Il est impossible d’écrire cette Lettre du Cabinet sans rencontrer une opportunité de commenter un ou plusieurs arrêts récents portant sur les relations économiques chroniquement conflictuelles entre médecins libéraux et cliniques privées et plus particulièrement sur le partage des coûts et charges des moyens et services offerts aux premiers.
En l’espèce, la clinique, qui prélevait une redevance forfaitaire convenue sur les honoraires médicaux en rémunération de l’encaissement de ceux-ci et de la mise à disposition des moyens techniques et humains nécessaires à l’activité professionnelle considérée, a fait savoir, par une lettre circulaire envoyée aux médecins, qu’elle facturerait désormais à leur coût réel les prestations fournies, en précisant que les refus entraîneraient la transmission des dossiers au conseil de l’ordre des médecins et une réduction des services rendus à proportion des sommes effectivement versées. Un chirurgien, contestant ces nouvelles modalités de calcul, a fait savoir qu’il mettait fin à ses interventions, sous préavis d’un an et a assigné la clinique en rupture fautive, après vaine tentative de conciliation.

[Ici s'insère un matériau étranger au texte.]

File: config.mk
export PLATFORM = sky130hd
export DESIGN_NAME = mem_lane_unit
export DESIGN_NICKNAME = d
export VERILOG_FILES = /design/src/source/mem_stage_pkg.sv /design/src/source/mem_lane_unit.sv
export SDC_FILE = /design/constraint.sdc
export NUM_CORES = 1
export LEC_CHECK = 0
export BUFFER_PORTS_ARGS = -buffer_cell sky130_fd_sc_hd__buf_4
export CORE_AREA = 2 2 134 136
export DETAILED_ROUTE_END_ITERATION = 10
export DIE_AREA = 0 0 136 138
export SLEW_MARGIN = 30
export SYNTH_ARGS = -nofsm -noshare
export SYNTH_HDL_FRONTEND = slang
export SYNTH_SLANG_ARGS = --single-unit
File: constraint.sdc
create_clock -name vclk -period 1.4
set_input_delay 0.07 -clock vclk [all_inputs]
set_output_delay 0.07 -clock vclk [all_outputs]
set_load 0.005 [all_outputs]
File: src/source/mem_stage_pkg.sv
`default_nettype none

package mem_stage_pkg;

    // Access width and signedness, also picks the store replication
    typedef enum logic [2:0] {
        LB   = 3'd0,
        LBU  = 3'd1,
        LH   = 3'd2,
        LHU  = 3'd3,
        LW   = 3'd4,
        NONE = 3'd5
    } mem_width_t;

    // Source of the register write data
    typedef enum logic [1:0] {
        WB_LOAD  = 2'd0,
        WB_PC4   = 2'd1,
        WB_IMM_U = 2'd2,
        WB_ALU   = 2'd3
    } wb_sel_t;

    // ex/mem pipeline register
    typedef struct packed {
        logic        dren;
        logic        dwen;
        mem_width_t  width;
        logic [31:0] addr;
        logic [31:0] rs2_data;
        logic [31:0] pc;
        logic [31:0] pc4;
        logic [31:0] imm_u;
        wb_sel_t     w_sel;
        logic [4:0]  rd;
        logic        reg_write;
        logic        ifence;
        logic        halt;
        logic        branch;
        logic        prediction;
        logic        branch_taken;
        logic [31:0] brj_addr;
    } ex_mem_t;

    // Report toward the hazard unit
    typedef struct packed {
        logic        d_mem_busy;
        logic        fence_stall;
        logic        mal_l;
        logic        mal_s;
        logic [31:0] badaddr;
        logic [31:0] epc;
        logic        mispredict;
        logic        halt;
        logic [4:0]  rd;
        logic        reg_write;
    } hazard_rpt_t;

    // One data word seen as bytes or as halfwords
    typedef union packed {
        logic [3:0][7:0]  bytes;
        logic [1:0][15:0] halves;
    } data_word_u;

    // Request from the lane unit to the data RAM
    typedef struct packed {
        logic        ren;
        logic        wen;
        logic [3:0]  byte_en;
        logic [31:0] addr;
        logic [31:0] wdata;
    } bus_req_t;

endpackage

`default_nettype wire
File: src/source/mem_lane_unit.sv
`timescale 1ns/100ps
`default_nettype none

module mem_lane_unit #(
    parameter BUS_ENDIANNESS = "little"
) (
    input  mem_stage_pkg::ex_mem_t  ex_mem,
    input  logic [31:0]             rdata,
    output mem_stage_pkg::bus_req_t bus_req,
    output logic [31:0]             load_data,
    output logic                    mal
);
    import mem_stage_pkg::*;

    logic [1:0]  byte_offset;
    logic [3:0]  byte_en_std;
    logic [3:0]  bus_byte_en;
    logic [31:0] store_data;
    logic [31:0] bus_wdata;
    data_word_u  load_word;

    function automatic logic [31:0] swap_lanes(input logic [31:0] w);
        return {w[7:0], w[15:8], w[23:16], w[31:24]};
    endfunction

    assign byte_offset = ex_mem.addr[1:0];

    // Standard little-endian lane enables
    always_comb begin
        case (ex_mem.width)
            LB, LBU: byte_en_std = 4'b0001 << byte_offset;
            LH, LHU: byte_en_std = byte_offset[1] ? 4'b1100 : 4'b0011;
            LW:      byte_en_std = 4'b1111;
            default: byte_en_std = 4'b0000;
        endcase
    end

    // Odd halfword or unaligned word
    always_comb begin
        case (ex_mem.width)
            LH, LHU: mal = byte_offset[0];
            LW:      mal = (byte_offset != 2'b00);
            default: mal = 1'b0;
        endcase
    end

    // Store data copied into every lane it could land in
    always_comb begin
        case (ex_mem.width)
            LB, LBU: store_data = {4{ex_mem.rs2_data[7:0]}};
            LH, LHU: store_data = {2{ex_mem.rs2_data[15:0]}};
            LW:      store_data = ex_mem.rs2_data;
            default: store_data = '0;
        endcase
    end

    generate
        if (BUS_ENDIANNESS == "big") begin : g_big_endian
            // Lane 0 of the bus is the most significant byte
            assign bus_byte_en = {byte_en_std[0], byte_en_std[1],
                                  byte_en_std[2], byte_en_std[3]};
            assign bus_wdata   = swap_lanes(store_data);
            assign load_word   = swap_lanes(rdata);
        end else begin : g_little_endian
            assign bus_byte_en = byte_en_std;
            assign bus_wdata   = store_data;
            assign load_word   = rdata;
        end
    endgenerate

    always_comb begin
        bus_req.ren     = ex_mem.dren & ~mal;
        bus_req.wen     = ex_mem.dwen & ~mal;
        bus_req.byte_en = bus_byte_en;
        bus_req.addr    = ex_mem.addr;
        bus_req.wdata   = bus_wdata;
    end

    // Pick the addressed lane and extend it
    always_comb begin
        case (ex_mem.width)
            LB:      load_data = {{24{load_word.bytes[byte_offset][7]}},
                                  load_word.bytes[byte_offset]};
            LBU:     load_data = {24'h0, load_word.bytes[byte_offset]};
            LH:      load_data = {{16{load_word.halves[byte_offset[1]][15]}},
                                  load_word.halves[byte_offset[1]]};
            LHU:     load_data = {16'h0, load_word.halves[byte_offset[1]]};
            LW:      load_data = load_word;
            default: load_data = '0;
        endcase
    end

endmodule

`default_nettype wire

==> results_tabular.tex <==
\begin{tabular}{lr}
\hline
Metric & Value \\
\hline
\multicolumn{2}{l}{\textbf{Outcome}} \\
Run status & finished, final reports clean \\
\multicolumn{2}{l}{\textbf{Floorplan}} \\
Height of the chip & 138 um \\
Total Die Area & 18770 sq um \\
Horizontal extent of the die & 136 um \\
Total core area & 17530 sq um \\
Floorplan row count & 49 \\
Number of I/O pins & 345 \\
Effective utilization at floorplan & 0.09034 \\
\multicolumn{2}{l}{\textbf{Power and ir drop}} \\
Power share of the combinational group & 1.000 \\
Leakage & 0.001546 uW \\
Worst ir drop on vdd & 0.09379 mV \\
Net switching fraction of the power & 0.4378 \\
Overall Power & 886.7 uW \\
Cell internal pwr & 498.5 uW \\
Cell Pwr Density & 322.1 nW/um\^{}2 \\
Switching power & 388.2 uW \\
Sequential Power Share & 0 \\
Share of power burned in the clock network & 0 \\
\multicolumn{2}{l}{\textbf{Worst setup path}} \\
Launching element type of the critical path & primary input \\
CP Data Required Time & 1.33 ns \\
Critical path endpoint category & primary output \\
Largest driver fanout on the critical path & 7 \\
Setup CP Type & primary input to primary output \\
Critical path data arrival time & about 1.2 ns \\
\multicolumn{2}{l}{\textbf{Layout}} \\
Area added between synthesis and finish & 73.78\% \\
Most common cell after layout, fill and taps aside & sky130\_fd\_sc\_hd\_\_buf\_4 \\
Sequential cell area & 0 sq um \\
Commonest cells after routing, fill and taps aside & sky130\_fd\_sc\_hd\_\_buf\_4 (161), sky130\_fd\_sc\_hd\_\_nand2\_1 (27), sky130\_fd\_sc\_hd\_\_nand3\_1 (22), sky130\_fd\_sc\_hd\_\_a21oi\_1 (19), sky130\_fd\_sc\_hd\_\_a21o\_1 (16) \\
Number of clock buffers in the layout & 0 \\
Antenna diode instance count & 0 \\
Final standard cell area without fillers & between 2000 and 3000 sq um \\
Share of layout cells above drive strength 1 & 0.5486 \\
Final sequential cell count & 0 \\
Final layout net count & a little under 600 \\
\multicolumn{2}{l}{\textbf{Global routing}} \\
Number of antenna violations at the first check in global routing & 0 \\
Number of global-route vias before repair & 2145 \\
Gr ovfl total & 0 \\
Maximum number of pins on one net before global-route repair & 27 \\
All-Layer GR Usage & 0.08312 \\
Global-route wire length before repair & 12060 um \\
\multicolumn{2}{l}{\textbf{STA}} \\
Highest achievable clock rate & a little under 800 MHz \\
Final hold viol count & 0 \\
RSZ-0062 raised after global routing & no \\
Final cycle utilization of the critical path & 0.9189 \\
Final Slew Violations & 0 \\
Total Neg Setup Slack & 0 ns \\
Endpoints failing setup & 0 \\
Tightest hold margin & 0.1400 ns \\
Headroom to the max-slew limit & 0.7848 \\
Worst slew pin tran & around 0.32 ns \\
Time the final worst path needs with I/O delays and setup & $\sim$1.3 ns \\
\multicolumn{2}{l}{\textbf{Synth}} \\
Number of different library cells in the post-synthesis netlist & 35 \\
Sequential area share after synthesis & 0 \\
Yosys warns & 0 \\
Cell count after synthesis & 241 \\
Syn Std Cell Area & between 1500 and 2000 sq um \\
Post-synth net total & between 400 and 500 \\
Per-instance average area after synthesis & 6.573 sq um \\
\multicolumn{2}{l}{\textbf{Placement}} \\
Gpl congestion & 0.7102 \\
Number of buffers added on ports & 144 \\
Post-DP HPWL & 7091 um \\
Post-place instance area & about 2800 sq um \\
\multicolumn{2}{l}{\textbf{Routing}} \\
Average wire per cell in the routed design & around 15 um \\
Detail Route Antenna Nets & 0 \\
Initial DRC count & between 60 and 70 \\
Residual DRC & 0 \\
Avg Vias per Cell & between 3 and 4 \\
DR pass1 iterations & 4 \\
Number of vias in the routed layout & 2187 \\
Total wirelength of the detailed-routed design & 8413 um \\
\multicolumn{2}{l}{\textbf{Worst hold path}} \\
Min-delay worst type & primary input to primary output \\
\multicolumn{2}{l}{\textbf{Run}} \\
Max-cap check violation count & 0 \\
\multicolumn{2}{l}{\textbf{Clocking}} \\
Number of hold buffers added after CTS & 0 \\
Number of buffers inserted to repair setup after CTS & 0 \\
PostCTS Resize Cnt & 0 \\
\hline
\end{tabular}
[cells by family after synthesis]
group,after synthesis,share of synthesized area
simple gates,88,0.3073
mux,20,0.1319
buf+inv,64,0.2654
compound gates,69,0.2954
[synth_stat cells]
cell type | count | area share
sky130_fd_sc_hd__buf_4 | 32 | 0.15
sky130_fd_sc_hd__mux2i_1 | 13 | 0.082
sky130_fd_sc_hd__buf_1 | 4 | 0.0095
sky130_fd_sc_hd__buf_2 | 9 | 0.028
sky130_fd_sc_hd__nand2_2 | 1 | 0.0040
sky130_fd_sc_hd__nor2b_1 | 1 | 0.0040
sky130_fd_sc_hd__nor2_2 | 1 | 0.0040
sky130_fd_sc_hd__o211ai_1 | 3 | 0.014
sky130_fd_sc_hd__buf_8 | 1 | 0.0095
sky130_fd_sc_hd__a21oi_1 | 19 | 0.060
sky130_fd_sc_hd__nand3_1 | 22 | 0.070
sky130_fd_sc_hd__buf_6 | 5 | 0.036
sky130_fd_sc_hd__o21ai_0 | 13 | 0.041
sky130_fd_sc_hd__and2_1 | 3 | 0.012
sky130_fd_sc_hd__nand2b_2 | 1 | 0.0055
sky130_fd_sc_hd__a211oi_1 | 1 | 0.0047
sky130_fd_sc_hd__nand2b_1 | 2 | 0.0079
sky130_fd_sc_hd__nor2b_4 | 1 | 0.0087
sky130_fd_sc_hd__nor2_4 | 1 | 0.0071
sky130_fd_sc_hd__or2_4 | 1 | 0.0055
sky130_fd_sc_hd__and2b_1 | 1 | 0.0047
sky130_fd_sc_hd__mux2_2 | 7 | 0.050
sky130_fd_sc_hd__or2_2 | 1 | 0.0040
sky130_fd_sc_hd__inv_1 | 9 | 0.021
sky130_fd_sc_hd__clkbuf_1 | 4 | 0.0095
sky130_fd_sc_hd__a22oi_1 | 7 | 0.033
sky130_fd_sc_hd__o21ai_4 | 1 | 0.010
sky130_fd_sc_hd__o22ai_2 | 1 | 0.0079
sky130_fd_sc_hd__o22ai_1 | 1 | 0.0040
sky130_fd_sc_hd__nand2_1 | 27 | 0.064
sky130_fd_sc_hd__nor2_1 | 13 | 0.031
sky130_fd_sc_hd__nand3_2 | 12 | 0.076
sky130_fd_sc_hd__a21o_1 | 16 | 0.076
sky130_fd_sc_hd__a221o_1 | 6 | 0.038
sky130_fd_sc_hd__o211a_1 | 1 | 0.0063
[per-layer routing]
metal  up-vias  track usage  wire length [um]
met1       987      0.09733              3279
met4         0      0.03454               419
li1       1037            -                 -
met3        36      0.01283               735
met2       127       0.1486              3979
met5         -            0                 0
[critical path, stage by stage]
cell                      delay, ns
sky130_fd_sc_hd__buf_4         0.14
sky130_fd_sc_hd__nor2b_1       0.28
sky130_fd_sc_hd__buf_12        0.17
sky130_fd_sc_hd__o21ai_4       0.10
sky130_fd_sc_hd__a221o_1       0.32
sky130_fd_sc_hd__buf_4         0.14
[power by group through the flow]
stage               logic [uW]  registers (uW)  clock network, uW
floorplan                  428               0                  0
global placement           896               0                  0
detailed placement         900               0                  0
CTS                        902               0                  0
global route               969               0                  0
finish                     887               0                  0
[path summary, 6_finish.rpt]
check,end,cells past startpoint,slack [ns],from
worst max-delay path,load_data[6],6,0.11,ex_mem[173]
worst min-delay path,bus_req[43],0,0.14,ex_mem[184]
[layout make-up]
type	instances	area, sq um
repair buffers	164	1269
well taps	229	286.5
fillers	2078	14780
inverters	9	33.78
multi-input cells	177	1164
[per-stage QoR]
step	std cells	setup slack (ns)	utilization
2_1_floorplan	241	0.3660	-
3_3_place_gp	579	0.09646	0.1570
3_5_place_dp	579	0.08606	0.1570
4_1_cts	579	0.08460	0.1570
5_1_grt	579	0.03382	0.1570
6_report	579	0.1135	0.1570
No activity file was read; power rests on OpenSTA's default activity.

C’est cette fois le chirurgien qui gagne, et, comme c’est la Cour de cassation qui condamne, je vous invite à lire intégralement les quelques alinéas décisifs : « Attendu qu’il est fait grief à l’arrêt attaqué d’avoir dit la clinique responsable de la rupture du contrat d’exercice et tenue d’en indemniser le préjudice aux conditions contractuellement arrêtées, alors, selon le moyen, que, lorsqu’un contractant résilie unilatéralement un contrat, sans avoir saisi la justice d’une demande en résiliation aux torts de son contractant, seul le comportement d’une gravité particulière de ce contractant justifie que la rupture du contrat puisse lui être imputée ; qu’en l’espèce, pour imputer la rupture du contrat à la clinique, la cour d’appel a considéré qu’en modifiant le contrat, elle s’était rendue coupable d’un manquement contractuel qui justifiait que lui soit imputée la rupture ; qu’en statuant ainsi, après avoir constaté que le chirurgien avait pris l’initiative de la rupture par un courrier (...), et n’avait pas saisi la justice d’une demande de résiliation du contrat aux torts de la clinique, sans relever l’existence d’un comportement d’une particulière gravité de la clinique, la cour d’appel a privé sa décision de base légale au regard de l’article 1184 du code civil ; Mais attendu que la cour a relevé, outre l’acharnement de la clinique à adresser périodiquement au chirurgien les factures contestées, concrétisant ainsi sa décision de modifier unilatéralement une clause substantielle du contrat d’exercice, les tracas ainsi provoqués et peu compatibles avec la sérénité indispensable à l’activité chirurgicale, ainsi que le respect néanmoins par l’intéressé d’un préavis ; que de ces constatations, elle a pu déduire un manquement d’une gravité suffisante pour permettre au praticien de mettre licitement fin au contrat sans saisine préalable de la juridiction compétente ». La Cour de cassation confirme l’arrêt à titre principal, qu’elle ne casse qu’au regard des dispositions de l’arrêt ayant refusé au chirurgien le rachat de ses actions aux conditions contractuelles.